● **Task to carry out**:
The output must reproduce each line of the data word for word.

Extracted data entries
..........

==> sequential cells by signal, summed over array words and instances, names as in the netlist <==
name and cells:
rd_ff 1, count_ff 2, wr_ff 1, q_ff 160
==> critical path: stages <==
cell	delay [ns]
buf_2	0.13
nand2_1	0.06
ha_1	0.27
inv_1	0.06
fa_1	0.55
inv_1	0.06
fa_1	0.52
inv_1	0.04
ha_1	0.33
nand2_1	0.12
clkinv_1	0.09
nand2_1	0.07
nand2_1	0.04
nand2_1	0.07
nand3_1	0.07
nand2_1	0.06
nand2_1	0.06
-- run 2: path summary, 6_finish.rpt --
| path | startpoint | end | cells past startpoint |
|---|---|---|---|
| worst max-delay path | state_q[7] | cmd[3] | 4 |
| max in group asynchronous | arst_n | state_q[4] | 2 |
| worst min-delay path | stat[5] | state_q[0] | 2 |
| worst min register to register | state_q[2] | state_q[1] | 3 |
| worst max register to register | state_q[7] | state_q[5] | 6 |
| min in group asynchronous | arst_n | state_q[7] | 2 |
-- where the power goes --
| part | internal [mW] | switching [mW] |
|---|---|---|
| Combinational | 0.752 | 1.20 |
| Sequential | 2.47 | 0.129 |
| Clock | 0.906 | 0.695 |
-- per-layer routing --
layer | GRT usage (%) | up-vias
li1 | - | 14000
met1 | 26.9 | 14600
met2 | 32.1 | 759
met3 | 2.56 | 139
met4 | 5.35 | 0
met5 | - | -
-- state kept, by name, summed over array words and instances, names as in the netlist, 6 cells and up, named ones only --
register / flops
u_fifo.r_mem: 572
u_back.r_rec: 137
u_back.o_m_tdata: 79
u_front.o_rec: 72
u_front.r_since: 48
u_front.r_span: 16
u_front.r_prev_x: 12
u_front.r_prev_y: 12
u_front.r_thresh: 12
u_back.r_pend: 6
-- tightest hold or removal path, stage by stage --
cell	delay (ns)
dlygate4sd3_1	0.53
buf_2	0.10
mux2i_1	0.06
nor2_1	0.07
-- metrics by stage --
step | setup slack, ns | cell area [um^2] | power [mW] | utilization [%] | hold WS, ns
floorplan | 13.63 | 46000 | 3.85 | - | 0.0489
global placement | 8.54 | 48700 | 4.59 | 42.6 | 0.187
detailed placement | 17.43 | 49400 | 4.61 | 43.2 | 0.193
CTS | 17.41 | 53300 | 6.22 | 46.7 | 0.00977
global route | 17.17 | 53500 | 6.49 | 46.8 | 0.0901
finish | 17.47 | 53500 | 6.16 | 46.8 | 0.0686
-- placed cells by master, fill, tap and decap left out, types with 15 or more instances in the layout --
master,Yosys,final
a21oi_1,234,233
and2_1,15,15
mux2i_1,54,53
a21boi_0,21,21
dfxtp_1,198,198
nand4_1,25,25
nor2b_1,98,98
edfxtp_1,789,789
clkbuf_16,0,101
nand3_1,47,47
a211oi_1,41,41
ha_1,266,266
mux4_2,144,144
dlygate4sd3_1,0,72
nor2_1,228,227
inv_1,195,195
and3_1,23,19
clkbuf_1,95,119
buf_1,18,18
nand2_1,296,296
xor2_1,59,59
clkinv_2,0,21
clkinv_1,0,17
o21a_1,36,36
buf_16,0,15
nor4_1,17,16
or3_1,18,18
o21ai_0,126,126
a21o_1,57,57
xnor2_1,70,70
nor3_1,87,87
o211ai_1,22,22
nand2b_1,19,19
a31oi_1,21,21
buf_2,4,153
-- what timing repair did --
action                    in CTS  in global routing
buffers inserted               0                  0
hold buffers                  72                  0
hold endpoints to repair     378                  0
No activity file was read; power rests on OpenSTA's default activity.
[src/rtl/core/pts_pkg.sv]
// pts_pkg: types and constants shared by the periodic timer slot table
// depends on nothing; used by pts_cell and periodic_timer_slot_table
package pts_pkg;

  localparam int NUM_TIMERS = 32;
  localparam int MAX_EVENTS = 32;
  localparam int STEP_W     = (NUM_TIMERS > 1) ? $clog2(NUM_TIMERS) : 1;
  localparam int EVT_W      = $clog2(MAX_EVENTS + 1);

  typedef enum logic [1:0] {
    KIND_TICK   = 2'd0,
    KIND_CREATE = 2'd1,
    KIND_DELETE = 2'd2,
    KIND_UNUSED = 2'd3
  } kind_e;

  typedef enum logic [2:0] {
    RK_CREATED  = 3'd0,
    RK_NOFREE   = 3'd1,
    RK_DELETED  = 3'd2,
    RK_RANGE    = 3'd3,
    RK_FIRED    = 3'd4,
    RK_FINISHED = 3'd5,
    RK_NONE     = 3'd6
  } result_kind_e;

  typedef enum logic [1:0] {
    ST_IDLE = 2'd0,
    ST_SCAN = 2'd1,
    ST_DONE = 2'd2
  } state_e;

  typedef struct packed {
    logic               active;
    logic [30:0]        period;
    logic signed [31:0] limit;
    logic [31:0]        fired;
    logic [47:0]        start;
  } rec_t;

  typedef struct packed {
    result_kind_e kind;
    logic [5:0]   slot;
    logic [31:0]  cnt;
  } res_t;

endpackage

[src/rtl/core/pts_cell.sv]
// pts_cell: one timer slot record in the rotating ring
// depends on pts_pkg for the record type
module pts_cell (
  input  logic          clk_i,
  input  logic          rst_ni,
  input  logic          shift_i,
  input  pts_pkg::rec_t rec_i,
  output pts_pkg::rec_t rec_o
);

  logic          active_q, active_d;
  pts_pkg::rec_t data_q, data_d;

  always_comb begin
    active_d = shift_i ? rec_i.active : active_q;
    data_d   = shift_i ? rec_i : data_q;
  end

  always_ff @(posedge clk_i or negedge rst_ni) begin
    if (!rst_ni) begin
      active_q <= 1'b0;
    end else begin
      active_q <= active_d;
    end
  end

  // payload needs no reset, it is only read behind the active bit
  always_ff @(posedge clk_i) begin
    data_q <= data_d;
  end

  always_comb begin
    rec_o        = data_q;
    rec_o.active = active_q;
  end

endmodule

..........

● **Solution**:
==> sequential cells by signal, summed over array words and instances, names as in the netlist <==
name and cells:
rd_ff 1, count_ff 2, wr_ff 1, q_ff 160
==> critical path: stages <==
cell	delay [ns]
buf_2	0.13
nand2_1	0.06
ha_1	0.27
inv_1	0.06
fa_1	0.55
inv_1	0.06
fa_1	0.52
inv_1	0.04
ha_1	0.33
nand2_1	0.12
clkinv_1	0.09
nand2_1	0.07
nand2_1	0.04
nand2_1	0.07
nand3_1	0.07
nand2_1	0.06
nand2_1	0.06
-- run 2: path summary, 6_finish.rpt --
| path | startpoint | end | cells past startpoint |
|---|---|---|---|
| worst max-delay path | state_q[7] | cmd[3] | 4 |
| max in group asynchronous | arst_n | state_q[4] | 2 |
| worst min-delay path | stat[5] | state_q[0] | 2 |
| worst min register to register | state_q[2] | state_q[1] | 3 |
| worst max register to register | state_q[7] | state_q[5] | 6 |
| min in group asynchronous | arst_n | state_q[7] | 2 |
-- where the power goes --
| part | internal [mW] | switching [mW] |
|---|---|---|
| Combinational | 0.752 | 1.20 |
| Sequential | 2.47 | 0.129 |
| Clock | 0.906 | 0.695 |
-- per-layer routing --
layer | GRT usage (%) | up-vias
li1 | - | 14000
met1 | 26.9 | 14600
met2 | 32.1 | 759
met3 | 2.56 | 139
met4 | 5.35 | 0
met5 | - | -
-- state kept, by name, summed over array words and instances, names as in the netlist, 6 cells and up, named ones only --
register / flops
u_fifo.r_mem: 572
u_back.r_rec: 137
u_back.o_m_tdata: 79
u_front.o_rec: 72
u_front.r_since: 48
u_front.r_span: 16
u_front.r_prev_x: 12
u_front.r_prev_y: 12
u_front.r_thresh: 12
u_back.r_pend: 6
-- tightest hold or removal path, stage by stage --
cell	delay (ns)
dlygate4sd3_1	0.53
buf_2	0.10
mux2i_1	0.06
nor2_1	0.07
-- metrics by stage --
step | setup slack, ns | cell area [um^2] | power [mW] | utilization [%] | hold WS, ns
floorplan | 13.63 | 46000 | 3.85 | - | 0.0489
global placement | 8.54 | 48700 | 4.59 | 42.6 | 0.187
detailed placement | 17.43 | 49400 | 4.61 | 43.2 | 0.193
CTS | 17.41 | 53300 | 6.22 | 46.7 | 0.00977
global route | 17.17 | 53500 | 6.49 | 46.8 | 0.0901
finish | 17.47 | 53500 | 6.16 | 46.8 | 0.0686
-- placed cells by master, fill, tap and decap left out, types with 15 or more instances in the layout --
master,Yosys,final
a21oi_1,234,233
and2_1,15,15
mux2i_1,54,53
a21boi_0,21,21
dfxtp_1,198,198
nand4_1,25,25
nor2b_1,98,98
edfxtp_1,789,789
clkbuf_16,0,101
nand3_1,47,47
a211oi_1,41,41
ha_1,266,266
mux4_2,144,144
dlygate4sd3_1,0,72
nor2_1,228,227
inv_1,195,195
and3_1,23,19
clkbuf_1,95,119
buf_1,18,18
nand2_1,296,296
xor2_1,59,59
clkinv_2,0,21
clkinv_1,0,17
o21a_1,36,36
buf_16,0,15
nor4_1,17,16
or3_1,18,18
o21ai_0,126,126
a21o_1,57,57
xnor2_1,70,70
nor3_1,87,87
o211ai_1,22,22
nand2b_1,19,19
a31oi_1,21,21
buf_2,4,153
-- what timing repair did --
action                    in CTS  in global routing
buffers inserted               0                  0
hold buffers                  72                  0
hold endpoints to repair     378                  0
No activity file was read; power rests on OpenSTA's default activity.
[src/rtl/core/pts_pkg.sv]
// pts_pkg: types and constants shared by the periodic timer slot table
// depends on nothing; used by pts_cell and periodic_timer_slot_table
package pts_pkg;

  localparam int NUM_TIMERS = 32;
  localparam int MAX_EVENTS = 32;
  localparam int STEP_W     = (NUM_TIMERS > 1) ? $clog2(NUM_TIMERS) : 1;
  localparam int EVT_W      = $clog2(MAX_EVENTS + 1);

  typedef enum logic [1:0] {
    KIND_TICK   = 2'd0,
    KIND_CREATE = 2'd1,
    KIND_DELETE = 2'd2,
    KIND_UNUSED = 2'd3
  } kind_e;

  typedef enum logic [2:0] {
    RK_CREATED  = 3'd0,
    RK_NOFREE   = 3'd1,
    RK_DELETED  = 3'd2,
    RK_RANGE    = 3'd3,
    RK_FIRED    = 3'd4,
    RK_FINISHED = 3'd5,
    RK_NONE     = 3'd6
  } result_kind_e;

  typedef enum logic [1:0] {
    ST_IDLE = 2'd0,
    ST_SCAN = 2'd1,
    ST_DONE = 2'd2
  } state_e;

  typedef struct packed {
    logic               active;
    logic [30:0]        period;
    logic signed [31:0] limit;
    logic [31:0]        fired;
    logic [47:0]        start;
  } rec_t;

  typedef struct packed {
    result_kind_e kind;
    logic [5:0]   slot;
    logic [31:0]  cnt;
  } res_t;

endpackage

[src/rtl/core/pts_cell.sv]
// pts_cell: one timer slot record in the rotating ring
// depends on pts_pkg for the record type
module pts_cell (
  input  logic          clk_i,
  input  logic          rst_ni,
  input  logic          shift_i,
  input  pts_pkg::rec_t rec_i,
  output pts_pkg::rec_t rec_o
);

  logic          active_q, active_d;
  pts_pkg::rec_t data_q, data_d;

  always_comb begin
    active_d = shift_i ? rec_i.active : active_q;
    data_d   = shift_i ? rec_i : data_q;
  end

  always_ff @(posedge clk_i or negedge rst_ni) begin
    if (!rst_ni) begin
      active_q <= 1'b0;
    end else begin
      active_q <= active_d;
    end
  end

  // payload needs no reset, it is only read behind the active bit
  always_ff @(posedge clk_i) begin
    data_q <= data_d;
  end

  always_comb begin
    rec_o        = data_q;
    rec_o.active = active_q;
  end

endmodule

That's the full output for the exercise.